Alberta Health Services plans to increase the intensive care capacity in the province by 1081 beds, up from the current 293 beds in Alberta.
On Wednesday, the province of Alberta released its modelling number on what it expects the COVID-19 pandemic to look like. The province outlined how it plans to drastically increase the health care capacity to face two possible scenarios: a probable scenario and an elevated one.
From the beginning of the outbreak to the end of summer, the province could see as many as 800,000 infections, and between 400 and 3,100 deaths. With 4.371 million people living in Alberta, that would mean around 18 per cent of residents would contract the virus. In this scenario, between 0.05 per cent and 0.387 per cent of those who contract the virus would die.
During the probable scenario's peak, 736 to 900 people would be hospitalized in late May with 220 to 224 people needing critical care in late May to June.
The probable scenario projects the peak of infection to hit mid-May. Given the early and aggressive interventions taken by the province, this is the most likely scenario to occur.

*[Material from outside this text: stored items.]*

### src/include/ibsp_pkg.sv
// constants and types for the guest-bus inbound slave port
package ibsp_pkg;
    // guest transaction type codes
    localparam logic [3:0] TY_READ1 = 4'h0;
    localparam logic [3:0] TY_READ8 = 4'h3;
    localparam logic [3:0] TY_WRITE1 = 4'h4;
    localparam logic [3:0] TY_WRITE8 = 4'h7;
    localparam logic [3:0] TY_CLEAR = 4'hA;
    localparam logic [3:0] TY_RDRET = 4'hC;
    localparam logic [3:0] TY_ERRX = 4'hD;
    // register map
    localparam logic [31:0] REG_STATUS_IDX = 32'h0;
    localparam logic [31:0] REG_ITS_IDX = 32'h1;
    localparam logic [31:0] REG_STATUS_ADDR = REG_STATUS_IDX * 32'h4;
    localparam logic [31:0] REG_ITS_ADDR = REG_ITS_IDX * 32'h4;
    localparam int ST_PORT_HE = 0;
    localparam int ST_PORT_SE = 1;
    localparam int ST_CPU_HE = 2;
    localparam int ST_CPU_FE = 3;
    localparam int ST_DRR_BUSY = 4;
    localparam logic [31:0] ITS_RST = 32'h0;
    localparam logic [1:0] RESP_OKAY = 2'h0;
    localparam logic [1:0] RESP_SLVERR = 2'h2;
    localparam logic [1:0] RESP_DECERR = 2'h3;
    // counts in guest-bus cycles, except QUIET_CYC in ref_clk_i cycles; IRQ_SYNC_RST is a reset value
    localparam int DRR_NOTIFY_CYC = 2;
    localparam int DRR_STD_CYC = 8;
    localparam logic [7:0] ALIGN_ERR_GCYC = 8'h40;
    localparam logic [2:0] QUIET_CYC = 3'h7;
    localparam logic [2:0] IRQ_SYNC_RST = 3'h7;

    typedef struct packed {
        logic addr_valid;
        logic [3:0] ty;
        logic [31:0] addr;
        logic [31:0] data;
        logic connected;
        logic prefetch;
        logic par_ok;
        logic err_n;
    } ibsp_gin_t;

    typedef enum logic [2:0] {K_READ, K_WRITE, K_RDRET, K_CLEAR, K_IRQ, K_DERR, K_RFAIL} ibsp_kind_t;

    typedef struct packed {
        ibsp_kind_t kind;
        logic [3:0] words;
        logic rmw;
        logic connected;
        logic prefetch;
        logic [31:0] addr;
        logic [31:0] data;
        logic [7:0] tag;
    } ibsp_entry_t;

    typedef enum logic [2:0] {S_IDLE, S_QUEUE, S_ACK, S_ERR, S_DELAY} ibsp_fsm_t;
    typedef enum logic [1:0] {D_IDLE, D_NOTIFY, D_ERROR, D_STD} ibsp_drr_t;
endpackage
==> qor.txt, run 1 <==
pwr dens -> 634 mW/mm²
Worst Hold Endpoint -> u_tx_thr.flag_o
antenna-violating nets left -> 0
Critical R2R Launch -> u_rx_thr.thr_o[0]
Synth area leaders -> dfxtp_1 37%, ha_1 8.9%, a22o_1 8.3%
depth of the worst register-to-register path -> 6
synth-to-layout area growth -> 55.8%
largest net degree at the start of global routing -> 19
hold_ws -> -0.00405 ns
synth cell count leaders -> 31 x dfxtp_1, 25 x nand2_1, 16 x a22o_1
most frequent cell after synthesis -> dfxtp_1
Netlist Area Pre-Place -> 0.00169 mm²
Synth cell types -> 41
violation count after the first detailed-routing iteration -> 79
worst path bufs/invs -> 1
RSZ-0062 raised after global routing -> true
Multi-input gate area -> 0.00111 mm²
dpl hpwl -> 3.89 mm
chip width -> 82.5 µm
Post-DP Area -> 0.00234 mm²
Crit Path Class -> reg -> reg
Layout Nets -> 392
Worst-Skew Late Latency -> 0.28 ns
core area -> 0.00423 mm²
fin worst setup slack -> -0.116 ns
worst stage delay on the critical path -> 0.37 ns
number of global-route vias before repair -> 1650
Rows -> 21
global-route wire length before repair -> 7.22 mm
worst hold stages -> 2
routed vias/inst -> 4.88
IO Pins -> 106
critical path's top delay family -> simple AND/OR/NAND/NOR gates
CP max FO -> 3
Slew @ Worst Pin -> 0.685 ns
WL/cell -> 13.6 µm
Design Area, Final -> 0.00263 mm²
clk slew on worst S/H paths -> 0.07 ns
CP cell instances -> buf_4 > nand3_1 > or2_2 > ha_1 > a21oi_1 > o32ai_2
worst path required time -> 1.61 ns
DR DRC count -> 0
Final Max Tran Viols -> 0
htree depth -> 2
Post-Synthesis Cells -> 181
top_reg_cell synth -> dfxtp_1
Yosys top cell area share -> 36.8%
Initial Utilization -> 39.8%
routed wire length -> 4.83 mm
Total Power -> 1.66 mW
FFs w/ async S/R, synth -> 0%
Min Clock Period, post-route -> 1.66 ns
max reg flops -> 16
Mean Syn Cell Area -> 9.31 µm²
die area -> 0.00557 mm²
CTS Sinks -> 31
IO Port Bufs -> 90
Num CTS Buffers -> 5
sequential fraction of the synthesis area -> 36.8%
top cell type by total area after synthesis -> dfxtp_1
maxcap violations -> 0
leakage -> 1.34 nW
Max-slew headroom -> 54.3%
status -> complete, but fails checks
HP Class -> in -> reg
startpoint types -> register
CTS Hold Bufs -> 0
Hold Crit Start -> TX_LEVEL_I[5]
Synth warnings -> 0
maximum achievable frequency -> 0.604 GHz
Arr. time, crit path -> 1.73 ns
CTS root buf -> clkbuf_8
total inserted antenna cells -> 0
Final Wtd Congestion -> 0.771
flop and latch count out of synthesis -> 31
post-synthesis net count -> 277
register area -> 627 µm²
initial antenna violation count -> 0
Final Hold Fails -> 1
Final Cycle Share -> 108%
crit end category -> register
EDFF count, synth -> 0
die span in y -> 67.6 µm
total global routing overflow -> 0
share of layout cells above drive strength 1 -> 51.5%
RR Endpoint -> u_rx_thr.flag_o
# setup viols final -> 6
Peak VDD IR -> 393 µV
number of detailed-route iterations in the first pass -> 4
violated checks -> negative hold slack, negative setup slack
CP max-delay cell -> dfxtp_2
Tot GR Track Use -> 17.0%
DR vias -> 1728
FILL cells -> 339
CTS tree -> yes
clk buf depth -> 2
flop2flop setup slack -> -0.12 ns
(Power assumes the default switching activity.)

For every case of COVID-19, one to two more people are infected and this scenario is comparable to the more moderate growth seen in the U.K. and countries that have had some success in containing growth of COVID-19 cases.
The elevated scenario is less likely, but is still being planned for because if it were to happen it could have catastrophic impacts if the health care system became overwhelmed.
For this scenario to happen, every case of COVID-19 would result in two more people being infected. This is comparable to the more rapid growth initially seen in China's Hubei province.
If an elevated scenario were to happen, the province would see infections peak at the beginning of May and would have as many as 1 million infections and between 500 and 6,600 deaths. This scenario would see roughly 23 per cent of people in the province get infected with COVID-19. In this scenario, between 0.05 per cent and 0.6 per cent of people who contract the virus would die.
During the elevated peak, 1,491 to 1,649 people would need hospitalization at the beginning of May. The elevated peak would see 372 to 412 people requiring critical care by early May.
If Alberta hadn’t taken prudent measures to limit the infections spread in the province, the province would be facing an extreme scenario.
In this scenario, for every case of COVID-19, three more people would be infected. This scenario assumes limited and late interventions so that COVID-19 rapidly spreads through the population.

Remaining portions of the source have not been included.